State Supreme Court Restores Powerful Blight-Fighting Tool

Industry Update
September 25, 2018

Source: Plan Philly

Pennsylvania’s Supreme Court has given Philadelphia back its favorite blight-fighting tool. In a Sept. 13 ruling, state justices  unanimously reaffirmed the city’s ability to force property owners to maintain the appearances of their vacant buildings, reversing a 2015 lower court ruling.

The case centers on the city’s “Doors and Windows” ordinance, which the Department of Licenses and Inspections began enforcing in 2011 as a means to reduce the number of unkempt, boarded-up buildings in Philadelphia neighborhoods.

The regulation intends to serve as a hedge against creeping neighborhood blight. It requires owners on blocks where 80 percent of buildings are occupied to install operable windows and doors on empty structures, instead of just boarding them up.
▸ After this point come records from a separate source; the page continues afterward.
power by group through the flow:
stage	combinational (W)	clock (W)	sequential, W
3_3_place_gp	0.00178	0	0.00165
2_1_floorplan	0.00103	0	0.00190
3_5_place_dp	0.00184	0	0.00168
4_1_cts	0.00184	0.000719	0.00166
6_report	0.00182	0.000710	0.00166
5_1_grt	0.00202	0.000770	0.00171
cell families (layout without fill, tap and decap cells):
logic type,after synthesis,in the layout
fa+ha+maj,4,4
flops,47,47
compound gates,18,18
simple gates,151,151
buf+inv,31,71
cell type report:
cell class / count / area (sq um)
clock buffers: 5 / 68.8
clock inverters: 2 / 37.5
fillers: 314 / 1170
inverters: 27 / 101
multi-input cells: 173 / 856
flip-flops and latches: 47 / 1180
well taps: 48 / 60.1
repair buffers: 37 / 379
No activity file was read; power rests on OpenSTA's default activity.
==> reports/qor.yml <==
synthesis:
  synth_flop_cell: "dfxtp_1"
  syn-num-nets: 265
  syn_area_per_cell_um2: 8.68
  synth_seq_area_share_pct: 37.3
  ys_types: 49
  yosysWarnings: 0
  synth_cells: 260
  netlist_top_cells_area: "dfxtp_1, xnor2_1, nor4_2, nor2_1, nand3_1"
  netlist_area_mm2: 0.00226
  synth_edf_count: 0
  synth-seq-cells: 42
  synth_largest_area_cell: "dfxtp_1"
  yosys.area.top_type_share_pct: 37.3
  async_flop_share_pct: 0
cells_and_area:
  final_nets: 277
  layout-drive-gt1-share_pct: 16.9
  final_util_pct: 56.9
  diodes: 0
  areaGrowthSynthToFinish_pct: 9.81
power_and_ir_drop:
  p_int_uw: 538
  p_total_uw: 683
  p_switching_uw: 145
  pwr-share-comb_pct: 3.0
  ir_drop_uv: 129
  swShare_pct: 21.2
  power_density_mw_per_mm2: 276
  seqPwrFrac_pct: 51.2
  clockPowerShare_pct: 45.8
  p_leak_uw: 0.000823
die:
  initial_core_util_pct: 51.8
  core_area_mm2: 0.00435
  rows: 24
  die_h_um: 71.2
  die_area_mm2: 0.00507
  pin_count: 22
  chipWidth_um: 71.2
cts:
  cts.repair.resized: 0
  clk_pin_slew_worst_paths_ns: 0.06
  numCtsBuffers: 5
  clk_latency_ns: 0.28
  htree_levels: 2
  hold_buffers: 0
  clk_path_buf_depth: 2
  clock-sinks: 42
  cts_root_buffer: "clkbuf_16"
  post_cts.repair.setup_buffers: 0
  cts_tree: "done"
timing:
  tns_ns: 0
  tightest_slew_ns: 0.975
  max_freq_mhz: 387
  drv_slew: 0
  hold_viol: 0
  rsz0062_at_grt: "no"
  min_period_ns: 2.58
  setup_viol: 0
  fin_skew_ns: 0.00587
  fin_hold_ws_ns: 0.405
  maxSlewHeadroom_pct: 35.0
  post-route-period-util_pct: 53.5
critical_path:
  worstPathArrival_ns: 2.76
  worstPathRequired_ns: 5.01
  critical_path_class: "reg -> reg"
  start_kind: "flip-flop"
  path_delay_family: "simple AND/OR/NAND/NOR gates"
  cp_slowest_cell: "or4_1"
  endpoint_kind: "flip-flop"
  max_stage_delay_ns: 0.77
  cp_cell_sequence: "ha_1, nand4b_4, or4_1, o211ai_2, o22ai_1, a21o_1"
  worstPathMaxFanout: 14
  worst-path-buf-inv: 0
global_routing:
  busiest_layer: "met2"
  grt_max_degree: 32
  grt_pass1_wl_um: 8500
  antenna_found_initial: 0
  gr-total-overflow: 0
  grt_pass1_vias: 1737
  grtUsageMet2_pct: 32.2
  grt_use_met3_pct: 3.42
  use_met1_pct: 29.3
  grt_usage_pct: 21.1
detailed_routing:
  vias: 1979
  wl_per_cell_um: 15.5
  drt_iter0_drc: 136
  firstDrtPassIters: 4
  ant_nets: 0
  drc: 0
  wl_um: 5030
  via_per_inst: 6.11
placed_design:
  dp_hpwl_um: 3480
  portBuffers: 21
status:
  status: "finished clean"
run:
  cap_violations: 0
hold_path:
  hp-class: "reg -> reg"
--- config.mk ---
export PLATFORM = sky130hd
export DESIGN_NAME = io_cnt_collector
export DESIGN_NICKNAME = d
export VERILOG_FILES = /design/src/rtl/io_cnt_pkg.sv /design/src/rtl/io_cnt_fifo.sv /design/src/rtl/io_cnt_collector.sv
export SDC_FILE = /design/constraint.sdc
export NUM_CORES = 1
export LEC_CHECK = 0
export CORE_AREA = 8 8 225 227
export DETAILED_ROUTE_END_ITERATION = 16
export DIE_AREA = 0 0 233 235
export PLACE_DENSITY = 0.68
export SKIP_LAST_GASP = 1
export SYNTH_ARGS = -nofsm -noshare
export SYNTH_HDL_FRONTEND = slang
export SYNTH_SLANG_ARGS = --single-unit
--- constraint.sdc ---
create_clock -name clk -period 7.3 [get_ports clk]
set_input_delay 1.46 -clock clk [delete_from_list [all_inputs] [get_ports clk]]
set_output_delay 1.46 -clock clk [all_outputs]
set_load 0.1 [all_outputs]
**src/rtl/fir_sample_feeder.sv**
```systemverilog
// rtl/fir_sample_feeder.sv - FIFO-buffered pacing and result-capture stage for the serial FIR filter
module fir_sample_feeder #(
  parameter int WIDTH      = 18,
  parameter int TAPS       = 64,
  parameter int FIFO_DEPTH = 8
) (
  input  logic                          clk,
  input  logic                          rst_n,
  input  logic [WIDTH-1:0]              s_data,
  input  logic                          s_valid,
  output logic                          s_ready,
  output logic [WIDTH-1:0]              fir_sig,
  output logic                          fir_ready,
  input  logic [WIDTH-1:0]              fir_result,
  output logic [WIDTH-1:0]              m_data,
  output logic                          m_valid,
  input  logic                          m_ready,
  output logic [$clog2(FIFO_DEPTH):0]   fifo_level,
  output logic                          busy
);

  localparam int AW = $clog2(FIFO_DEPTH);
  localparam int LW = AW + 1;
  localparam int PW = $clog2(TAPS);

  typedef enum logic {IDLE, SWEEP} state_t;

  state_t           state_q;
  state_t           state_d;
  logic [PW-1:0]    ph_q;
  logic [PW-1:0]    ph_d;
  logic             load;
  logic             load_q;
  logic             priming_q;

  logic [WIDTH-1:0] mem [FIFO_DEPTH];
  logic [AW-1:0]    wr_ptr;
  logic [AW-1:0]    rd_ptr;
  logic             push;

  assign s_ready = (fifo_level != LW'(FIFO_DEPTH));
  assign push    = s_valid && s_ready;
  assign fir_sig = mem[rd_ptr];
  assign busy    = (state_q == SWEEP);

  // Input FIFO: registered storage, no fall-through; a load is the only pop.
  always_ff @(posedge clk or negedge rst_n) begin
    if (!rst_n) begin
      for (int i = 0; i < FIFO_DEPTH; i++) mem[i] <= '0;
      wr_ptr     <= '0;
      rd_ptr     <= '0;
      fifo_level <= '0;
    end else begin
      if (push) begin
        mem[wr_ptr] <= s_data;
        wr_ptr      <= wr_ptr + AW'(1);
      end
      if (load) rd_ptr <= rd_ptr + AW'(1);
      case ({push, load})
        2'b10:   fifo_level <= fifo_level + LW'(1);
        2'b01:   fifo_level <= fifo_level - LW'(1);
        default: fifo_level <= fifo_level;
      endcase
    end
  end

  // Sweep state and phase register; ph tracks the filter's tap index.
  always_ff @(posedge clk or negedge rst_n) begin
    if (!rst_n) begin
      state_q <= IDLE;
      ph_q    <= PW'(TAPS - 1);
    end else begin
      state_q <= state_d;
      ph_q    <= ph_d;
    end
  end

  // Load decision and sweep sequencing; a load only starts when the output slot will be free.
  always_comb begin
    state_d   = state_q;
    ph_d      = ph_q;
    load      = 1'b0;
    fir_ready = 1'b0;
    case (state_q)
      IDLE: begin
        if ((fifo_level != '0) && (!m_valid || m_ready)) begin
          load      = 1'b1;
          fir_ready = 1'b1;
          ph_d      = '0;
          state_d   = SWEEP;
        end
      end
      SWEEP: begin
        fir_ready = 1'b1;
        if (ph_q == PW'(TAPS - 2)) begin
          ph_d    = PW'(TAPS - 1);
          state_d = IDLE;
        end else begin
          ph_d = ph_q + PW'(1);
        end
      end
      default: state_d = IDLE;
    endcase
  end

  // Output capture one cycle after each load; the first load after reset only primes the filter.
  always_ff @(posedge clk or negedge rst_n) begin
    if (!rst_n) begin
      load_q    <= 1'b0;
      priming_q <= 1'b1;
      m_data    <= '0;
      m_valid   <= 1'b0;
    end else begin
      load_q <= load;
      if (load_q) priming_q <= 1'b0;
      if (load_q && !priming_q) begin
        m_data  <= fir_result;
        m_valid <= 1'b1;
      end else if (m_ready) begin
        m_valid <= 1'b0;
      end
    end
  end

endmodule

```
**config.mk**
```make
export PLATFORM = sky130hd
export DESIGN_NAME = fir_sample_feeder
export DESIGN_NICKNAME = d
export VERILOG_FILES = /design/src/rtl/fir_sample_feeder.sv
export SDC_FILE = /design/constraint.sdc
export NUM_CORES = 1
export LEC_CHECK = 0
export BUFFER_PORTS_ARGS = -buffer_cell sky130_fd_sc_hd__buf_2
export CAP_MARGIN = 20
export CORE_AREA = 4 4 148 150
export CTS_BUF_LIST = sky130_fd_sc_hd__clkbuf_4
export CTS_CLUSTER_DIAMETER = 150
export DETAILED_ROUTE_END_ITERATION = 10
export DIE_AREA = 0 0 152 154
export PLACE_DENSITY = 0.55
export SLEW_MARGIN = 15
export SYNTH_ARGS = -nofsm -noshare
export SYNTH_HDL_FRONTEND = slang
export SYNTH_SLANG_ARGS = --single-unit
```
**constraint.sdc**
```tcl
create_clock -name clk -period 2.8 [get_ports clk]
set_input_delay 0.14 -clock clk [delete_from_list [all_inputs] [get_ports clk]]
set_output_delay 0.14 -clock clk [all_outputs]
set_load 0.02 [all_outputs]
```
# After elaboration in Yosys (flattened, before gate mapping)
# Cells that the tools add are included.
# Widths: inputs -> output; s select.
dict set report op_classes {
  order_cmp 3
  n_addsub 5
  n_reduce_logical 10
  eq_ne 5
  mux 17
  n_bitwise 3
}
# op count
set ops {}
lappend ops {{$bwmux 144} 1}
lappend ops {{$bmux 18 s3} 1}
lappend ops {{$demux 18 s3} 1}
lappend ops {{$mux 18} 3}
lappend ops {{$mux 6} 2}
lappend ops {{$pmux 6 s2} 1}
lappend ops {{$ge 4x4->1 const B} 2}
lappend ops {{$not 3->4} 2}
lappend ops {{$pmux 4 s2} 1}
lappend ops {{$add 3x1->3 const B} 2}
lappend ops {{$add 6x1->6 const B} 1}
lappend ops {{$eq 6x6->1 const B} 1}
lappend ops {{$mux 1} 5}
lappend ops {{$add 4x1->4 const B} 1}
lappend ops {{$logic_and 1x1->1} 4}
lappend ops {{$lt 4x1->1 const B} 1}
lappend ops {{$ne 4x4->1 const B} 1}
lappend ops {{$pmux 1 s2} 2}
lappend ops {{$reduce_bool 2->1} 2}
lappend ops {{$reduce_bool 4->1} 1}
lappend ops {{$sub 4x1->4 const B} 1}
lappend ops {{$eq 2x1->1 const B} 1}
lappend ops {{$eq 2x2->1 const B} 1}
lappend ops {{$logic_not 1->1} 2}
lappend ops {{3 further kinds} 3}
dict set report word_totals {
  wordCells 60
  regBits 182
  in_bits 40
}

# Longest topological paths before layout
# Gate-level depths: netlist of run 1.
dict set report logic_depth {
  ltp_word 7
  mapped_depth 11
  depth_no_buf 10
}

# Least setup slack after synthesis of run 1
# No wires, ideal clock.
dict set report synth_timing {
  path_type {register to register}
  from {register fifo_level[3]}
  to {register fifo_level[2]}
  path_slack_ps 106
  t_arrival_ps 2557
  setup_time_ps 137
  path_stages_with_launch 11
  n_path_buf 1
  path_cell_list {dfrtp_1 buf_2 o41ai_2 nor2_1 ha_1 xor2_1 ha_1 a21oi_1 xor2_1 nor2_1 xor2_1}
}
dict set report synth_via {
  elab_chain_len 6
}
# item line_no
set synth_lines {}
lappend synth_lines {{start: declaration} 18} ;# output logic [$clog2(FIFO_DEPTH):0] fifo_level,
lappend synth_lines {{start signal: assignment} 60} ;# 2'b10: fifo_level <= fifo_level + LW'(1);
lappend synth_lines {{start signal: assignment} 61} ;# 2'b01: fifo_level <= fifo_level - LW'(1);
lappend synth_lines {{start signal: assignment} 62} ;# default: fifo_level <= fifo_level;
lappend synth_lines {{$reduce_bool 4->1 (*)} 86} ;# if ((fifo_level != '0) && (!m_valid || m_ready)) begin
lappend synth_lines {{$logic_and 1x1->1 (*)} 86}
lappend synth_lines {{$mux 1 (*)} 86}
lappend synth_lines {{$mux 1 (*)} 84} ;# case (state_q)
lappend synth_lines {{net load} 32} ;# logic load;
lappend synth_lines {{$eq 2x1->1 / $eq 2x2->1 (equally long branches)} 59} ;# case ({push, load})
lappend synth_lines {{$pmux 4 s2 / $reduce_bool 2->1 (equally long branches)} --}
# Mark *: on every way through the listed nets, which the timed path passes. The rest lies on a longest branch.
# A chain may end at the register's enable or synchronous reset.

# Worst setup path in the final report of run 1
dict set report layout_timing {
  from {register rd_ptr[0]}
  to {output port fir_sig[6]}
}
dict set report layout_via {
  elab_chain_len 4
}
# item line_no
set layout_lines {}
lappend layout_lines {{start: declaration} 38} ;# logic [AW-1:0] rd_ptr;
lappend layout_lines {{start signal: assignment} 58} ;# if (load) rd_ptr <= rd_ptr + AW'(1);
lappend layout_lines {{$not 3->4 (implied by the code)} 43} ;# assign fir_sig = mem[rd_ptr];
lappend layout_lines {{$bmux 18 s3} 43}
lappend layout_lines {{$mux 18 (implied by the code) (2 in a row)} 43}
lappend layout_lines {{end: declaration} 12} ;# output logic [WIDTH-1:0] fir_sig,
# Every way passes these cells. The select of a mux whose other input is x is not followed.

==> results of run 1 <==
## cells by family after synthesis
| family | Yosys count | synth area share |
|---|---|---|
| AO/OA/AOI/OAI | 17 | 0.0165 |
| buffers and inverters | 30 | 0.0181 |
| AND/OR/NAND/NOR | 42 | 0.0302 |
| adder cells (fa/ha/maj) | 7 | 0.0107 |
| flip-flops | 182 | 0.559 |
| multiplexers | 220 | 0.353 |
| XOR/XNOR | 12 | 0.0129 |
## worst max-delay path, delay by kind of cell (launching register included)
kind,cells,cell delay (ps)
multiplexers,2,820
flip-flops,1,600
buffers and inverters,2,440
## cell type report
| class | instances | area share |
|---|---|---|
| clock inverters | 14 | 0.0205 |
| flip-flops and latches | 182 | 0.473 |
| clock buffers | 18 | 0.0140 |
| inverters | 5 | 0.00194 |
| well taps | 275 | 0.0356 |
| diodes | 2 | 0.000518 |
| multi-input cells | 298 | 0.358 |
| repair buffers | 135 | 0.0965 |
## power breakdown
group	switching, mW	total, mW	internal, mW
sequential	0.794	4.75	3.95
combinational	2.16	4.89	2.72
clock	0.902	1.63	0.728
## stage by stage
stage	instances	setup slack, ps	power [mW]
6_report	929	238	11.3
5_1_grt	929	70.1	12.0
4_1_cts	927	47.6	11.5
3_5_place_dp	857	438	9.77
3_3_place_gp	857	464	9.54
2_1_floorplan	510	106	8.31
## sequential cells by signal (all words and copies together) (netlist names), 3 cells and up
signal and cells:
fifo_level 4, mem 144, wr_ptr 3, rd_ptr 3, m_data 18, ph_q 6
## layer usage
| layer | GRT usage | wire [µm] |
|---|---|---|
| met1 | 0.192 | 7590 |
| met2 | 0.276 | 9040 |
| met3 | 0.0357 | 443 |
| met4 | 0.0454 | 196 |
| met5 | 0 | 0 |
## final timing paths
path                                     from            end  slack, ps  cells past startpoint
min in group asynchronous               rst_n        mem[57]        130                      2
worst max register to register  fifo_level[3]  fifo_level[2]        440                      9
worst min-delay path                  s_valid      wr_ptr[0]         80                      4
max in group asynchronous               rst_n        ph_q[0]       1680                      3
worst min register to register         load_q      priming_q        390                      1
worst max-delay path                rd_ptr[0]     fir_sig[6]        240                      4
`config.mk`:
```
export PLATFORM = sky130hd
export DESIGN_NAME = alu_secuencial
export DESIGN_NICKNAME = d
export VERILOG_FILES = /design/src/rtl/alu_pkg.sv /design/src/rtl/divisor_iterativo.sv /design/src/rtl/alu_secuencial.sv
export SDC_FILE = /design/constraint.sdc
export NUM_CORES = 1
export LEC_CHECK = 0
export CAP_MARGIN = 40
export CORE_MARGIN = 2
export CORE_UTILIZATION = 61
export CTS_CLUSTER_SIZE = 20
export DETAILED_ROUTE_END_ITERATION = 8
export HOLD_SLACK_MARGIN = 0.15
export PLACE_DENSITY = 0.81
export REMOVE_ABC_BUFFERS = 1
export SKIP_CTS_REPAIR_TIMING = 1
export SLEW_MARGIN = 0
export SYNTH_ARGS = -nofsm -noshare
export SYNTH_HDL_FRONTEND = slang
export SYNTH_HIERARCHICAL = 1
export SYNTH_SLANG_ARGS = --single-unit
export TNS_END_PERCENT = 100
```
`constraint.sdc`:
```
create_clock -name clk -period 3.2 [get_ports clk]
set_input_delay 0.64 -clock clk [delete_from_list [all_inputs] [get_ports clk]]
set_output_delay 0.64 -clock clk [all_outputs]
set_load 0.01 [all_outputs]
```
To compel action, L&I inspectors prominently place a scarlet sticker on the buildings of noncompliant owners. If that doesn’t provoke changes, they go to a special “blight court” set up under the auspices of the Common Pleas Court where fines are negotiated under the eye of a judge. Those owners who don’t comply could be hit with fines of $300 daily per every window and door that remains boarded or open to the elements.

“This was an intentional tool for stopping the disinvestment spiral,” said Alexander Balloon, director of the Tacony Community Development Corporation, which submitted an amicus brief in support of the city. “It was particularly important in middle neighborhoods where you have one house on a block that gets boarded up and then the next one and the next one.”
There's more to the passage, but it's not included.